Video unavailable
SQLBits 2022
Building a Cross Cloud Data Protection Engine
How to build a Data Protection Engine with Databricks
Data Protection is still at the forefront of multiple companies minds with potential GDPR fines of up to 4% of their global annual turnover (creating a current theoretical max fine of $20bn). GDPR effects countries across the world, not just those in Europe, leaving many companies still playing catch up. Additional acts and legislation are coming into place such as CCPA meaning Data Protection is a constantly evolving landscape, with fines that can literally decimate some business.

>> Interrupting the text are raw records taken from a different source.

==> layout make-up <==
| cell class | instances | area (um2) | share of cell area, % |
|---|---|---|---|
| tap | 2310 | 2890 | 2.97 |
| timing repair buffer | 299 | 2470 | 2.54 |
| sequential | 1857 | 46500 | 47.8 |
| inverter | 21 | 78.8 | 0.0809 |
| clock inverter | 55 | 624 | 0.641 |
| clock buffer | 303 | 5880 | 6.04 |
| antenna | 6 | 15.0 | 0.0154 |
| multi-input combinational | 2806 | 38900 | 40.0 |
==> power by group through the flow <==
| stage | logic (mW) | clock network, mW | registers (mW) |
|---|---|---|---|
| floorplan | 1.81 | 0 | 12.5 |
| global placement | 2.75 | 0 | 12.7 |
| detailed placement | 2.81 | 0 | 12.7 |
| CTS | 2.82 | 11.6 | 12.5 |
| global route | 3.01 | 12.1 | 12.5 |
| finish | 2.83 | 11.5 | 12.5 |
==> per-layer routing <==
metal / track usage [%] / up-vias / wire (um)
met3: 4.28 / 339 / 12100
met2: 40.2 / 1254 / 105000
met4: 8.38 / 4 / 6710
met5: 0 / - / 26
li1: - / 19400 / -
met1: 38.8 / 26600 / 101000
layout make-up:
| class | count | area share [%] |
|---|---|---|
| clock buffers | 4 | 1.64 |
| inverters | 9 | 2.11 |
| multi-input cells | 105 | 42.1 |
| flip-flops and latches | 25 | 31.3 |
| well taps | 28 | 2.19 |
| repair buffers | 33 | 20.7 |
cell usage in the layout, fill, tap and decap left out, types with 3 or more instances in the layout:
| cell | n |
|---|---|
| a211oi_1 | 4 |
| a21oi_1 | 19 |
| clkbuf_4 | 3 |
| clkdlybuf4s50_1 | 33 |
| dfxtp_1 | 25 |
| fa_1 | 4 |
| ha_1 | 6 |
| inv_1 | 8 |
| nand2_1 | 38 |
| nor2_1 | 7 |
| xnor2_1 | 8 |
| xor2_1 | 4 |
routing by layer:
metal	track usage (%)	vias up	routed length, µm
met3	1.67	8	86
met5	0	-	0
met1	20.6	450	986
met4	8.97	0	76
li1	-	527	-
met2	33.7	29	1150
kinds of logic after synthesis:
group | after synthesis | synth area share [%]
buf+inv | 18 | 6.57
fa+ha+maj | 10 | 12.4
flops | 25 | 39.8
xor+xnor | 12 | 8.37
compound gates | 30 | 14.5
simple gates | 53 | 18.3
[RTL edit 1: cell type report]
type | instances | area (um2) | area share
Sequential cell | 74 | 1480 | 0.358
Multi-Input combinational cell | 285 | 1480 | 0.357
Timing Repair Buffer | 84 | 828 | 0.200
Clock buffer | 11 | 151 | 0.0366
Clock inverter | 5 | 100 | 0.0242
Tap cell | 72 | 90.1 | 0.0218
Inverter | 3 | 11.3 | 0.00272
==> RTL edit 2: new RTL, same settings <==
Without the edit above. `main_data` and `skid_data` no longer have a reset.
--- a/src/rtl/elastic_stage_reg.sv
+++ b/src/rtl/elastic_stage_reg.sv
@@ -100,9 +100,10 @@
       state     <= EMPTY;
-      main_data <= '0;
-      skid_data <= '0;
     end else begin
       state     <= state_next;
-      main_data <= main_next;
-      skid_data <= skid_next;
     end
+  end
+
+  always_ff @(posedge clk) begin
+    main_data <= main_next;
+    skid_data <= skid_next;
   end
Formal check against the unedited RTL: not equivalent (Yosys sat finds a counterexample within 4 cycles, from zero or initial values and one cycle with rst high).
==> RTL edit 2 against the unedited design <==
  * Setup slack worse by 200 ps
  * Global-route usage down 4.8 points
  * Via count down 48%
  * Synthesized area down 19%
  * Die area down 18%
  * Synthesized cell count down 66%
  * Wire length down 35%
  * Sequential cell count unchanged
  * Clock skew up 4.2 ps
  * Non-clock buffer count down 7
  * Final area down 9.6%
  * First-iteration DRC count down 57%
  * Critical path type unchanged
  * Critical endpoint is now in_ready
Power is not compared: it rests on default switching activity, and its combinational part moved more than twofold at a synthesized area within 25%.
===== src/rtl/rggen_reducer_pkg.sv =====
`default_nettype none
// ============================================================================
// Module      : rggen_reducer_pkg
// Description : Operator enum and constant functions describing the fan-in-4
//               reduction tree shape shared by the reducer blocks.
// Revision    : 1.0 - initial release
// ============================================================================
package rggen_reducer_pkg;

    typedef enum logic [1:0] {
        RGGEN_REDUCE_OR  = 2'd0,
        RGGEN_REDUCE_AND = 2'd1,
        RGGEN_REDUCE_XOR = 2'd2
    } rggen_reduce_op_e;

    localparam int C_MAX_GROUPS = 1024;

    typedef logic [C_MAX_GROUPS-1:0][15:0] rggen_group_list_t;

    // Groups of 5..9 split in two halves so the next level never sees a lone element.
    function automatic int get_group_size(input int remaining);
        if ((remaining > 4) && ((remaining / 2) <= 4)) begin
            return remaining / 2;
        end else if (remaining >= 4) begin
            return 4;
        end else begin
            return remaining;
        end
    endfunction

    function automatic int get_next_n(input int n);
        int count;
        int remaining;
        count     = 0;
        remaining = n;
        while (remaining > 0) begin
            remaining = remaining - get_group_size(remaining);
            count     = count + 1;
        end
        return count;
    endfunction

    function automatic rggen_group_list_t get_sub_n_list(input int n);
        rggen_group_list_t list;
        int                remaining;
        int                idx;
        list      = '0;
        remaining = n;
        idx       = 0;
        while (remaining > 0) begin
            list[idx] = 16'(get_group_size(remaining));
            remaining = remaining - get_group_size(remaining);
            idx       = idx + 1;
        end
        return list;
    endfunction

    function automatic rggen_group_list_t get_offset_list(input int n);
        rggen_group_list_t list;
        int                remaining;
        int                offset;
        int                idx;
        list      = '0;
        remaining = n;
        offset    = 0;
        idx       = 0;
        while (remaining > 0) begin
            list[idx] = 16'(offset);
            offset    = offset + get_group_size(remaining);
            remaining = remaining - get_group_size(remaining);
            idx       = idx + 1;
        end
        return list;
    endfunction

    // A single element still costs one pass-through level.
    function automatic int get_levels(input int n);
        int levels;
        int current;
        levels  = 0;
        current = n;
        do begin
            current = get_next_n(current);
            levels  = levels + 1;
        end while (current > 1);
        return levels;
    endfunction

    function automatic int get_level_n(input int n, input int level);
        int current;
        current = n;
        for (int i = 0; i < level; i++) begin
            current = get_next_n(current);
        end
        return current;
    endfunction

    function automatic int get_node_offset(input int n, input int level);
        int offset;
        offset = 0;
        for (int i = 0; i < level; i++) begin
            offset = offset + get_level_n(n, i);
        end
        return offset;
    endfunction

    function automatic int get_stage_count(input int n, input int interval);
        if (interval <= 0) begin
            return 0;
        end
        return (get_levels(n) + interval - 1) / interval;
    endfunction

endpackage
`default_nettype wire


===== src/rtl/rggen_reducer_level.sv =====
`default_nettype none
// ============================================================================
// Module      : rggen_reducer_level
// Description : One combinational level of the reduction tree.
// Revision    : 1.0 - initial release
// ============================================================================
module rggen_reducer_level
    import rggen_reducer_pkg::*;
#(
    parameter  int N_IN      = 1,
    parameter  int WIDTH     = 2,
    parameter  int OPERATION = 0,
    localparam int N_OUT     = get_next_n(N_IN)
) (
    input  logic [N_IN-1:0][WIDTH-1:0]  i_data,
    output logic [N_OUT-1:0][WIDTH-1:0] o_data
);

    localparam rggen_reduce_op_e  C_OP     = rggen_reduce_op_e'(OPERATION[1:0]);
    localparam rggen_group_list_t C_SUB_N  = get_sub_n_list(N_IN);
    localparam rggen_group_list_t C_OFFSET = get_offset_list(N_IN);

    for (genvar g = 0; g < N_OUT; g++) begin : g_group
        localparam int C_SIZE = int'(C_SUB_N[g]);
        localparam int C_BASE = int'(C_OFFSET[g]);

        logic [WIDTH-1:0] w_acc;

        always_comb begin
            w_acc = i_data[C_BASE];
            for (int i = 1; i < C_SIZE; i++) begin
                case (C_OP)
                    RGGEN_REDUCE_AND: w_acc = w_acc & i_data[C_BASE+i];
                    RGGEN_REDUCE_XOR: w_acc = w_acc ^ i_data[C_BASE+i];
                    default:          w_acc = w_acc | i_data[C_BASE+i];
                endcase
            end
        end

        assign o_data[g] = w_acc;
    end

endmodule
`default_nettype wire


===== src/rtl/rggen_pipelined_reducer.sv =====
`default_nettype none
// ============================================================================
// Module      : rggen_pipelined_reducer
// Description : Pipelined N-input OR/AND/XOR reduction tree with valid/ready
//               handshake and per-stage backpressure.
// Revision    : 1.0 - initial release
// ============================================================================
module rggen_pipelined_reducer
    import rggen_reducer_pkg::*;
#(
    parameter int WIDTH             = 2,
    parameter int N                 = 1,
    parameter int OPERATION         = 0,
    parameter int REGISTER_INTERVAL = 1
) (
    input  logic                      i_clk,
    input  logic                      i_rst,
    input  logic                      i_valid,
    output logic                      o_ready,
    input  logic [N-1:0][WIDTH-1:0]   i_data,
    output logic                      o_valid,
    input  logic                      i_ready,
    output logic [WIDTH-1:0]          o_result
);

    localparam int C_LEVELS      = get_levels(N);
    localparam int C_STAGES      = get_stage_count(N, REGISTER_INTERVAL);
    localparam int C_STAGE_SLOTS = (C_STAGES > 0) ? C_STAGES : 1;
    localparam int C_NODE_COUNT  = get_node_offset(N, C_LEVELS + 1);
    localparam int C_INTERVAL    = (REGISTER_INTERVAL > 0) ? REGISTER_INTERVAL : 1;

    if ((OPERATION < 0) || (OPERATION > 2)) begin : g_bad_operation
        $error("rggen_pipelined_reducer: OPERATION must be 0 (OR), 1 (AND) or 2 (XOR)");
    end
    if ((N < 1) || (REGISTER_INTERVAL < 0)) begin : g_bad_shape
        $error("rggen_pipelined_reducer: N must be >= 1 and REGISTER_INTERVAL >= 0");
    end

    // Every level's input elements and output elements live in flat buses,
    // each level occupying a contiguous slice.
    logic [C_NODE_COUNT*WIDTH-1:0]     w_level_in;
    logic [(C_NODE_COUNT-N)*WIDTH-1:0] w_level_out;
    logic [C_STAGE_SLOTS-1:0]          w_valid;
    logic [C_STAGE_SLOTS-1:0]          w_ready;

    assign w_level_in[N*WIDTH-1:0] = i_data;

    for (genvar l = 0; l < C_LEVELS; l++) begin : g_level
        localparam int  C_N_IN     = get_level_n(N, l);
        localparam int  C_N_OUT    = get_level_n(N, l + 1);
        localparam int  C_IN_LSB   = get_node_offset(N, l) * WIDTH;
        localparam int  C_NEXT_LSB = get_node_offset(N, l + 1) * WIDTH;
        localparam int  C_OUT_LSB  = C_NEXT_LSB - (N * WIDTH);
        localparam int  C_STAGE    = l / C_INTERVAL;
        localparam bit  C_REG      = (REGISTER_INTERVAL > 0) &&
                                     ((((l + 1) % C_INTERVAL) == 0) || (l == (C_LEVELS - 1)));

        rggen_reducer_level #(
            .N_IN      (C_N_IN),
            .WIDTH     (WIDTH),
            .OPERATION (OPERATION)
        ) u_level (
            .i_data (w_level_in[C_IN_LSB +: C_N_IN*WIDTH]),
            .o_data (w_level_out[C_OUT_LSB +: C_N_OUT*WIDTH])
        );

        if (C_REG) begin : g_register
            logic                     r_valid;
            logic [C_N_OUT*WIDTH-1:0] r_data;
            logic                     w_up_valid;

            if (C_STAGE == 0) begin : g_first
                assign w_up_valid = i_valid;
            end else begin : g_inner
                assign w_up_valid = w_valid[C_STAGE-1];
            end

            // Data only moves when a real item is loaded, keeping idle stages quiet.
            always_ff @(posedge i_clk) begin
                if (i_rst) begin
                    r_valid <= 1'b0;
                    r_data  <= '0;
                end else if (w_ready[C_STAGE]) begin
                    r_valid <= w_up_valid;
                    if (w_up_valid) begin
                        r_data <= w_level_out[C_OUT_LSB +: C_N_OUT*WIDTH];
                    end
                end
            end

            assign w_valid[C_STAGE]                          = r_valid;
            assign w_level_in[C_NEXT_LSB +: C_N_OUT*WIDTH]   = r_data;
        end else begin : g_bypass
            assign w_level_in[C_NEXT_LSB +: C_N_OUT*WIDTH] =
                w_level_out[C_OUT_LSB +: C_N_OUT*WIDTH];
        end
    end

    if (C_STAGES == 0) begin : g_comb
        assign w_valid[0] = i_valid;
        assign w_ready[0] = i_ready;
    end else begin : g_pipe
        // Unrolled ready chain: a stage can load if any stage at or after it is empty.
        for (genvar s = 0; s < C_STAGES; s++) begin : g_ready
            assign w_ready[s] = i_ready || !(&w_valid[C_STAGES-1:s]);
        end
    end

    assign o_ready  = w_ready[0];
    assign o_valid  = w_valid[C_STAGE_SLOTS-1];
    assign o_result = w_level_in[C_NODE_COUNT*WIDTH-1 -: WIDTH];

endmodule
`default_nettype wire

===== config.mk =====
export PLATFORM = sky130hd
export DESIGN_NAME = rggen_pipelined_reducer
export DESIGN_NICKNAME = d
export VERILOG_FILES = /design/src/rtl/rggen_reducer_pkg.sv /design/src/rtl/rggen_reducer_level.sv /design/src/rtl/rggen_pipelined_reducer.sv
export SDC_FILE = /design/constraint.sdc
export NUM_CORES = 1
export LEC_CHECK = 0
export ABC_CLOCK_PERIOD_IN_PS = 1700
export CORE_AREA = 2 2 39 41
export CTS_CLUSTER_SIZE = 24
export DETAILED_ROUTE_END_ITERATION = 7
export DIE_AREA = 0 0 41 43
export PLACE_DENSITY = 0.43
export SLEW_MARGIN = 15
export SYNTH_ARGS = -nofsm -noshare
export SYNTH_HDL_FRONTEND = slang
export SYNTH_SLANG_ARGS = --single-unit

===== constraint.sdc =====
create_clock -name i_clk -period 1.7 [get_ports i_clk]
set_input_delay 0.51 -clock i_clk [delete_from_list [all_inputs] [get_ports i_clk]]
set_output_delay 0.51 -clock i_clk [all_outputs]
set_load 0.02 [all_outputs]

==> out/results.txt <==
Num Clock Sinks -> 3
Max_cap viols -> 0
Part of the power in the clock network -> 0.512
Vias per cell -> 3.05
Worst Hold Path EP -> o_result[1]$_SDFFE_PP0P_
Cells after Synth -> 12
Seq/Total Area, Yosys -> 0.490
CTS H-tree lvls -> 1
Num CTS Buffers -> 3
Cell chain of the critical path -> clkdlybuf4s50_1
Net Sw Frac -> 0.230
Relative slew slack -> 0.859
Sequential cell area -> 60.1 µm²
P_sw -> 0.0000560 W
Core ar. -> 1380 µm²
Final setup viols -> 0
Post-route ant nets -> 0
Total grt overflow -> 0
Top cell type's share of synthesized area -> 0.490
Initial DRC Count -> 3
Diode count -> 0
CP peak stage delay -> 0.60 ns
Netlist Area Pre-Place -> 123 µm²
DR WL/cell -> 8.14 µm
Logic pwr share -> 0.168
Fillcell total -> 152
Fraction of layout cells with a size suffix above 1 -> 0.231
Worst Tran Pin Value -> 0.211 ns
WS Path Type -> flop to primary output
Die height -> 43 µm
Max clock buf depth -> 2
Power, Total -> 0.000243 W
Peak VDD IR -> 0.183 mV
Hold Path Cell Cnt -> 2
TritonRoute pass-1 iters -> 2
Drt total wl -> 342 µm
Worst skew pair latency -> 0.23 ns
Die area -> 1760 µm²
Initial Util -> 0.0886
CTS tree -> built
Unique masters post-synth -> 6
Endpoint type of the worst setup path -> primary output
Leak Pwr -> 0.113 nW
Reg2reg path depth -> 4
PortBufs -> 9
Area taken by multi-input logic gates -> 58.8 µm²
Die Wd -> 41 µm
Startpoint class of the critical path -> flop
CP Buf/Inv Count -> 1
# nets final -> 33
Layout Cells excl Fill -> 42
Syn nets -> 18
Critical Path RT -> 1.19 ns
Remaining DRCs -> 0
Slowest cell on the critical path -> clkdlybuf4s50_1
Worst-path clk slew -> 0.04 ns
Final period utilization -> 0.979
Outcome -> finished, final reports clean
Maximum fanout along the worst path -> 2
Post-route setup TNS -> 0 ns
DP Cell Count -> 38
Vias -> 128
Tot GR Track Use -> 0.0451
Largest area contributor in the netlist -> dfxtp_1
# IOs -> 10
Fmax -> 601 MHz
Slew Viols, Final -> 0
RSZ-0062 raised after global routing -> no
Flop2flop setup slack -> 0.74 ns
Minimum clock period -> 1.66 ns
Worst path arrival time -> 1.15 ns
Pwr per Cell Area -> 917 nW/µm²
Hold_sp -> o_result[1]$_SDFFE_PP0P_
Power share of the sequential group -> 0.321
Syn. warnings -> 0
Hold_ws -> 0.580 ns
Placer Congestion -> 0.513
Worst R2R Start -> o_valid$_SDFFE_PP0P_
Root buf cell -> clkbuf_4
Hold Path Class -> flop to flop
Top post-synthesis cells by area -> dfxtp_1 49%, a21bo_1 16%, a21oi_1 12%
Largest net degree at the start of global routing -> 6
Vias in the first global route -> 115
Mapped Avg Cell Area -> 10.2 µm²
Initial antenna violation count -> 0
Internal power -> 0.000187 W
Final Hold Fails -> 0
Synthesis-to-finish area growth -> 116%
Reg2reg end -> o_result[1]$_SDFFE_PP0P_
CP top delay family -> buffers and inverters
Critical path launch point -> o_result[0]$_SDFFE_PP0P_
FP Rows -> 14
First-pass GRT wire length -> 427 µm
Clk_skew -> 0.000931 ns
Synth Register Bits -> 3
[layer usage]
metal / vias to the layer above / part of all wire / GRT usage
met4: 0 / 0.015 / 0.0800
met5: - / 0 / 0
met1: 46 / 0.48 / 0.0513
met2: 10 / 0.33 / 0.0344
li1: 70 / - / -
met3: 2 / 0.17 / 0.0314
[flip-flops by register name (all words and copies together), names as in the netlist]
signal / flops
o_result: 2
o_valid: 1
[cells in the final DEF (no fill, tap or decap)]
cell             n
dfxtp_1          3
nand3_1          2
clkbuf_1         1
buf_6            1
nand2b_4         1
a21oi_1          3
clkbuf_4         3
dlygate4sd2_1    2
a21bo_1          2
clkdlybuf4s50_1  6
inv_1            1
buf_4            1
[Yosys cell counts]
cell / n
inv_1: 1
a21bo_1: 2
dfxtp_1: 3
a21oi_1: 3
nand3_1: 2
nand2b_4: 1
[power by group through the flow]
stage                     registers [W]  clock network, W  logic (W)
after detailed placement      0.0000792                 0  0.0000423
after CTS                     0.0000780          0.000132  0.0000411
final                         0.0000780          0.000125  0.0000408
after global routing          0.0000781          0.000133  0.0000435
after global placement        0.0000790                 0  0.0000423
after floorplan               0.0000842                 0  0.0000105
[worst max-delay path by stage]
stage / slack [ns] / cells after the start / to
after global routing: 0.008 / 1 / o_result[0]
after global placement: -0.51 / 3 / o_ready
after floorplan: 0.52 / 1 / o_ready
final: 0.04 / 1 / o_result[0]
after detailed placement: -0.50 / 3 / o_ready
after CTS: 0.02 / 1 / o_result[0]
[kinds of logic (layout without fill, tap and decap cells)]
| family | after synthesis | in the layout | share of synthesized area |
|---|---|---|---|
| AOI/OAI and AO/OA | 5 | 5 | 0.286 |
| buffers and inverters | 1 | 15 | 0.0306 |
| DFF | 3 | 3 | 0.490 |
| and+or+nand+nor | 3 | 3 | 0.194 |
[what timing repair did]
item,4_1_cts,5_1_grt
hold buffers,0,0
gates resized for setup,8,0
endpoints found under the setup margin,2,0
setup buffers,0,0
[cell type report]
| type | count | area share |
|---|---|---|
| Sequential cell | 3 | 0.226 |
| Inverter | 1 | 0.0142 |
| Timing Repair Buffer | 10 | 0.363 |
| Multi-Input combinational cell | 8 | 0.222 |
| Clock buffer | 4 | 0.0991 |
| Tap cell | 16 | 0.0755 |
[through the flow]
step / cell area [µm²] / util / setup slack, ns
final: 265 / 0.192 / 0.0365
after global routing: 265 / 0.192 / 0.00774
after detailed placement: 240 / 0.174 / -0.499
after floorplan: 123 / - / 0.516
after CTS: 265 / 0.192 / 0.0163
after global placement: 240 / 0.174 / -0.505
Power figures use the tool's default switching activity.
<file path="config.mk">
export PLATFORM = sky130hd
export DESIGN_NAME = fetch
export DESIGN_NICKNAME = d
export VERILOG_FILES = /design/src/rtl/fetch.sv
export SDC_FILE = /design/constraint.sdc
export NUM_CORES = 1
export LEC_CHECK = 0
export BUFFER_PORTS_ARGS = -buffer_cell sky130_fd_sc_hd__buf_2
export CORE_MARGIN = 2
export CORE_UTILIZATION = 46
export CTS_BUF_LIST = sky130_fd_sc_hd__clkbuf_8
export DETAILED_ROUTE_END_ITERATION = 16
export MAX_ROUTING_LAYER = met4
export PLACE_DENSITY = 0.76
export SLEW_MARGIN = 15
export SYNTH_ARGS = -nofsm -noshare
export SYNTH_HDL_FRONTEND = slang
export SYNTH_SLANG_ARGS = --single-unit
</file>
<file path="constraint.sdc">
create_clock -name aclk -period 2.25 [get_ports aclk]
set_clock_uncertainty 0.05 [all_clocks]
set_input_delay 0.3375 -clock aclk [delete_from_list [all_inputs] [get_ports aclk]]
set_output_delay 0.3375 -clock aclk [all_outputs]
set_load 0.02 [all_outputs]
</file>
### src/rtl/core_mdu_pkg.sv
// Shared definitions for the multiply/divide unit: datapath width, instruction
// size, funct3 op-codes, FSM state encodings and a word sign-extension helper.
package core_mdu_pkg;

  localparam int unsigned MDU_XLEN       = 64;
  localparam int unsigned CPU_INSTR_SIZE = 32;

  // funct3 of the M-extension instructions
  typedef enum logic [2:0] {
    MDU_OP_MUL    = 3'd0,
    MDU_OP_MULH   = 3'd1,
    MDU_OP_MULHSU = 3'd2,
    MDU_OP_MULHU  = 3'd3,
    MDU_OP_DIV    = 3'd4,
    MDU_OP_DIVU   = 3'd5,
    MDU_OP_REM    = 3'd6,
    MDU_OP_REMU   = 3'd7
  } mdu_op_e;

  typedef enum logic [1:0] {
    MDU_ST_IDLE = 2'd0,
    MDU_ST_RUN  = 2'd1,
    MDU_ST_DONE = 2'd2
  } mdu_state_e;

  // Sign-extend the low 32 bits of a 64-bit value
  function automatic logic [63:0] mdu_sext_w(input logic [63:0] x);
    return {{32{x[31]}}, x[31:0]};
  endfunction

endpackage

In this session we will go through how we have worked with our customers to create an Azure and AWS implementation of a Data Protection Engine covering Protection, Detection, Re-Identification and Erasure of PII data. The solution is built with Security and Auditability at the center of the Architecture, with special consideration for managing a single application across two public clouds; leading us to using Databricks and Delta Lake.
We will deep dive into using Spark to create multiple techniques of Data Protection with emphasis in tokenized the data applying hash and salt technique with different kind of hash (md5, sha2…). Exploring how Delta Lake empowers us to share PII tokens between cloud providers with ACID transactions, auditing, and versioning of data and allowing us to run parallel executions at the same time thanks to blind inserts. We hope this session shows you that Data Protection doesn’t have to be an off the shelf black box, but you can own the risk and solution within your own platform, whilst still remaining secure and compliant.